[Records from a collection]
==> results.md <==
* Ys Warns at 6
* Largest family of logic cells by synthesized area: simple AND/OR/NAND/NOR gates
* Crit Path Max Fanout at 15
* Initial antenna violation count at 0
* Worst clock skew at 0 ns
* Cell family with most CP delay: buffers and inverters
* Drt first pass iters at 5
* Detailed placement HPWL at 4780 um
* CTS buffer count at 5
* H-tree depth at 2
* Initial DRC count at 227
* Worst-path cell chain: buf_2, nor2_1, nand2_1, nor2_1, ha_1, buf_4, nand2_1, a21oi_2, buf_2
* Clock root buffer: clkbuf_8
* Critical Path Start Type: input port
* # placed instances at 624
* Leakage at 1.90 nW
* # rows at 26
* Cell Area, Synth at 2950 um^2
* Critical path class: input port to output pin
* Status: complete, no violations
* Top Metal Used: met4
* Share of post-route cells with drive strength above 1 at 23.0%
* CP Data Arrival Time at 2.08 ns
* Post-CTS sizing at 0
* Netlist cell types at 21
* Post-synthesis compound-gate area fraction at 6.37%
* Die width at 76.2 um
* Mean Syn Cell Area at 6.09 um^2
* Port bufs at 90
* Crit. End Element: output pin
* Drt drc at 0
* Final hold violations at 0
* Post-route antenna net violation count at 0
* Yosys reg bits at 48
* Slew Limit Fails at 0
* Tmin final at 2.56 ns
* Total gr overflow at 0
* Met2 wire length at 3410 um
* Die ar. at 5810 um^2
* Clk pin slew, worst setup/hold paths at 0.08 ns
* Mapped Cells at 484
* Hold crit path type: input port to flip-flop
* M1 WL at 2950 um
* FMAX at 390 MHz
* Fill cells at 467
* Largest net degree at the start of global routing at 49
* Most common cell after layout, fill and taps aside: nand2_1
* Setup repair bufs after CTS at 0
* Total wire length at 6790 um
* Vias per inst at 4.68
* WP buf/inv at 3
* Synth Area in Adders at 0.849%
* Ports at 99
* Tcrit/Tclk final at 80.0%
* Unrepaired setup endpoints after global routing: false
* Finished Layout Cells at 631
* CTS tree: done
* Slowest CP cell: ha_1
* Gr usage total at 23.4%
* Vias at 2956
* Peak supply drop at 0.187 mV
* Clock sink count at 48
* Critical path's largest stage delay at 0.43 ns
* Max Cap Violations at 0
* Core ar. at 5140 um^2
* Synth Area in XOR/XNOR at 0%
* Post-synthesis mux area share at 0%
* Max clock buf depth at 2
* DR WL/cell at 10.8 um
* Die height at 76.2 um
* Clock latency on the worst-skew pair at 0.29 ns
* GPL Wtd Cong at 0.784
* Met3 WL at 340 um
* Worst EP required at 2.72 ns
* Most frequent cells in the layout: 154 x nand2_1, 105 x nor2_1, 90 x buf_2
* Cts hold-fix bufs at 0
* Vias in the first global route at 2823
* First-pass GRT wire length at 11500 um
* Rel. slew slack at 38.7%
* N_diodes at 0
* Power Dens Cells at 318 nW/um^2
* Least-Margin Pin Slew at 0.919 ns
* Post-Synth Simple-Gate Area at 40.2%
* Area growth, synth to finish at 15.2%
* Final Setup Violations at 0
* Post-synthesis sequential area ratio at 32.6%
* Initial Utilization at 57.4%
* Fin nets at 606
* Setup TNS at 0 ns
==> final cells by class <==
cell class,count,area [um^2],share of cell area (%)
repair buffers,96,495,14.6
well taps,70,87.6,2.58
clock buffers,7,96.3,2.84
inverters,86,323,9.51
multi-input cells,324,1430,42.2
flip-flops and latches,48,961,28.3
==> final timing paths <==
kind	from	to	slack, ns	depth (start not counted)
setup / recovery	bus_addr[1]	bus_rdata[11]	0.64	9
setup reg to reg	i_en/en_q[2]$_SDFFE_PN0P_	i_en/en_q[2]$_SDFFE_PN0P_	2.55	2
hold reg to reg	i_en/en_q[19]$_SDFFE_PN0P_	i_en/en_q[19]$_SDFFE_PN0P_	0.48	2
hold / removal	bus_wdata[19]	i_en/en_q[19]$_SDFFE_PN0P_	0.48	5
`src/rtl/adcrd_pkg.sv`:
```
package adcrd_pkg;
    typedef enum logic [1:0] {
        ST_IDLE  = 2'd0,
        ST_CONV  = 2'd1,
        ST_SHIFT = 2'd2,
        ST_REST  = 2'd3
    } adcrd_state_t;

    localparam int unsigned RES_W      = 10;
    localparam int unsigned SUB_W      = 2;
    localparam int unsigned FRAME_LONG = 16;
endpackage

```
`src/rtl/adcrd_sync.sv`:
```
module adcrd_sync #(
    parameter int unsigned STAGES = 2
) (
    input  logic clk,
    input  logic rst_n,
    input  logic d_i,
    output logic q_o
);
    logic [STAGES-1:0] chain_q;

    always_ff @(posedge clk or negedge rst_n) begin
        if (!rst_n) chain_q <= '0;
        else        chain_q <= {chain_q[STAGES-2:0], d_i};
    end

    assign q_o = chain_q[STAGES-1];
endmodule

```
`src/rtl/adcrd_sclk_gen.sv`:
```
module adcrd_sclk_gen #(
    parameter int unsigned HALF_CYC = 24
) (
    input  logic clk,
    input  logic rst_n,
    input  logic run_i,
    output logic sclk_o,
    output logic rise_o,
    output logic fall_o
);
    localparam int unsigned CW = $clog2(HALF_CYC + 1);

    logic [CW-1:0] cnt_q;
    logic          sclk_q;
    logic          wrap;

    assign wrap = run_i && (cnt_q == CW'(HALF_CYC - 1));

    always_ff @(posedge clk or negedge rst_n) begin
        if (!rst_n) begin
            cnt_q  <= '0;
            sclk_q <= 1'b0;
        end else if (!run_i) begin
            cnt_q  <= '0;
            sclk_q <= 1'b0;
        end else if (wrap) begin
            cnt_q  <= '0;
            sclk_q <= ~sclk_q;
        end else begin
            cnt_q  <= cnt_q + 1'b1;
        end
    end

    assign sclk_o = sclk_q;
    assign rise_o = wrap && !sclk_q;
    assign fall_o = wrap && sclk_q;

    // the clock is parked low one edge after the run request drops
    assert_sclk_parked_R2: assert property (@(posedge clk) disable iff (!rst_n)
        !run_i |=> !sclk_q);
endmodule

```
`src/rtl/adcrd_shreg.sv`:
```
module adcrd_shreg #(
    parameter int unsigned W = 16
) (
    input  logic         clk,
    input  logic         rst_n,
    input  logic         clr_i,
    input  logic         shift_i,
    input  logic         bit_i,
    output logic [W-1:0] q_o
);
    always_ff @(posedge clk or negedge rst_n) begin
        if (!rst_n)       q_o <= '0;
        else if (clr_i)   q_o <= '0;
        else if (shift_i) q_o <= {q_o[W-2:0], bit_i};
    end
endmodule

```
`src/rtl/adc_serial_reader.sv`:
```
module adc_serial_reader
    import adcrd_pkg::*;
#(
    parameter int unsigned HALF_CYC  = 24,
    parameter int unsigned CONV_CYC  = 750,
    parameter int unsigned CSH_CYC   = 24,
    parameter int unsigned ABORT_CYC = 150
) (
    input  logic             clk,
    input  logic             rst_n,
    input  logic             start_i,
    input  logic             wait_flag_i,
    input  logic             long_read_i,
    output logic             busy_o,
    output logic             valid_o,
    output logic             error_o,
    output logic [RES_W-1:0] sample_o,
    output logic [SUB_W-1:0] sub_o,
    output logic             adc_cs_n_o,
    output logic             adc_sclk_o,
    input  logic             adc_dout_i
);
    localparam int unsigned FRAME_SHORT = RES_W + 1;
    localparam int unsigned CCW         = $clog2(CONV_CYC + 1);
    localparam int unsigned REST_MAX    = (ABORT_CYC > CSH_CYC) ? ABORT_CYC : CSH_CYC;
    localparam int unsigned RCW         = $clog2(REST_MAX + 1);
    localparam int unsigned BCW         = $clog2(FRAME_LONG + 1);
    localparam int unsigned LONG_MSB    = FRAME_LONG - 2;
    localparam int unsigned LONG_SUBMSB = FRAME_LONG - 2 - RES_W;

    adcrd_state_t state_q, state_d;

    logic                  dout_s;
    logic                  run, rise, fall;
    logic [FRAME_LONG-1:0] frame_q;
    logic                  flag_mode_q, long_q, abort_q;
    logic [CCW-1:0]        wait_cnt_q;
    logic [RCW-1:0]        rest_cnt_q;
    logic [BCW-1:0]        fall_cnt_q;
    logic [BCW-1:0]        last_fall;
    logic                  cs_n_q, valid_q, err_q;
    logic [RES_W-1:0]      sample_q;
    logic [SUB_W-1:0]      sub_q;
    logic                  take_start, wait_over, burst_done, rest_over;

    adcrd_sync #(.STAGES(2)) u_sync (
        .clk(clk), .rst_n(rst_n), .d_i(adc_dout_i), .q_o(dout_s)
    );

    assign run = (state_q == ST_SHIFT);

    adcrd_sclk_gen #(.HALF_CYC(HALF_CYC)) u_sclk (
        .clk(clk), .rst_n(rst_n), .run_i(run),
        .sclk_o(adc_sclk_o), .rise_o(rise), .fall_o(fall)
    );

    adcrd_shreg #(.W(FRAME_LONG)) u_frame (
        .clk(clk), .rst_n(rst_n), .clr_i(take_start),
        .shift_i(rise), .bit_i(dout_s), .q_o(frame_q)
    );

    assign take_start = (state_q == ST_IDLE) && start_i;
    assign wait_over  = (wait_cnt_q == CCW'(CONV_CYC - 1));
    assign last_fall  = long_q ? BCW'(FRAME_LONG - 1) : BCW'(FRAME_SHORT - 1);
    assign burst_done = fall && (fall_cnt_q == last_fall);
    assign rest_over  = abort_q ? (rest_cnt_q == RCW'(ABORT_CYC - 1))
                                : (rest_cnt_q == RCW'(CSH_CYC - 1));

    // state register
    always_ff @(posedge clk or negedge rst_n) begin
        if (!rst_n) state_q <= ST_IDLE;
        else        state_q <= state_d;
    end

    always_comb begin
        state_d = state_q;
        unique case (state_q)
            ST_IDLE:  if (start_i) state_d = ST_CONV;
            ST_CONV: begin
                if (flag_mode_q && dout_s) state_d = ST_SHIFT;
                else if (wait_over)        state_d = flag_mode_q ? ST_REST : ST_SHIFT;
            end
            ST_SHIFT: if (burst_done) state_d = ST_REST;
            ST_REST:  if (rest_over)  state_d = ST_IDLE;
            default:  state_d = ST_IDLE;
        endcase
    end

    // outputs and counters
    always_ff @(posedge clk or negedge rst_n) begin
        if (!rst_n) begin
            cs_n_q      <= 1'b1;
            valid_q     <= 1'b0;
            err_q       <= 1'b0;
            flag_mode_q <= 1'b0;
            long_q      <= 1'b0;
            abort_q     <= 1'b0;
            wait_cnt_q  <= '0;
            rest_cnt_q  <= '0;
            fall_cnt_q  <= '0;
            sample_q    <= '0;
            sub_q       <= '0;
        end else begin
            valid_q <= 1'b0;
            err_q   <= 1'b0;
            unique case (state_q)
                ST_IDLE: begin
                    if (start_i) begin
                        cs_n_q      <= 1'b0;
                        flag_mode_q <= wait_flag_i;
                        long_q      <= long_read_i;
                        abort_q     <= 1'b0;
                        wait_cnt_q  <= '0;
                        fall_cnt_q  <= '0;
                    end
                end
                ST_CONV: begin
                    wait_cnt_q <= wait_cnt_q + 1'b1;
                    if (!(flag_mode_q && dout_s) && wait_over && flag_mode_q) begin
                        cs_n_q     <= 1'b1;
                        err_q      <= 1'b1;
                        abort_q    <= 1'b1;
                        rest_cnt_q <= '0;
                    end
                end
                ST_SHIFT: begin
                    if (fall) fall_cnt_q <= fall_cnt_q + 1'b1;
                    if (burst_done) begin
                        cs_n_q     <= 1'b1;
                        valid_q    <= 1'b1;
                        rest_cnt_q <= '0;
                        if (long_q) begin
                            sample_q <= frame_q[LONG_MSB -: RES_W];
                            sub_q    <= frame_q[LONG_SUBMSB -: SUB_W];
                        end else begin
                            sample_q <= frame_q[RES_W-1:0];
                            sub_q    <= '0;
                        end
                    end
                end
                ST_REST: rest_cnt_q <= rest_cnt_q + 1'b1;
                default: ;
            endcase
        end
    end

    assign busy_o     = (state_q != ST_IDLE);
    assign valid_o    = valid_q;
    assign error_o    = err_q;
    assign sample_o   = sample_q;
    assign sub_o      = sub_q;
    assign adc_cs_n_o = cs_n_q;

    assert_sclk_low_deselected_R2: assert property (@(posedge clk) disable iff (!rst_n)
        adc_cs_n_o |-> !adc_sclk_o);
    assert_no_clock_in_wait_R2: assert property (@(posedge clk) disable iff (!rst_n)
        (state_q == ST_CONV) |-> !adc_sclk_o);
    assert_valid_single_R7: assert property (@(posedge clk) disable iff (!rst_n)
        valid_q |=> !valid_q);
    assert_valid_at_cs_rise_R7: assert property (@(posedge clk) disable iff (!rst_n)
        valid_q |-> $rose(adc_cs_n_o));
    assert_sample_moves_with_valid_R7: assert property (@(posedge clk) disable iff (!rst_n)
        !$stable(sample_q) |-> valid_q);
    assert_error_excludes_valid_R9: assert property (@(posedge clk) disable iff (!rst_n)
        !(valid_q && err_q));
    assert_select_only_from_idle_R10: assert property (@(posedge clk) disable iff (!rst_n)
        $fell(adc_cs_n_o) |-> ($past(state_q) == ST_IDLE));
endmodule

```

EXERCISE DETAILS> Of the lines above, retype only those from the line containing "clock buffers,7,96.3,2.84" through the line containing "hold reg to", including both, exactly.

ANSWER SPACE>
clock buffers,7,96.3,2.84
inverters,86,323,9.51
multi-input cells,324,1430,42.2
flip-flops and latches,48,961,28.3
==> final timing paths <==
kind	from	to	slack, ns	depth (start not counted)
setup / recovery	bus_addr[1]	bus_rdata[11]	0.64	9
setup reg to reg	i_en/en_q[2]$_SDFFE_PN0P_	i_en/en_q[2]$_SDFFE_PN0P_	2.55	2
hold reg to reg	i_en/en_q[19]$_SDFFE_PN0P_	i_en/en_q[19]$_SDFFE_PN0P_	0.48	2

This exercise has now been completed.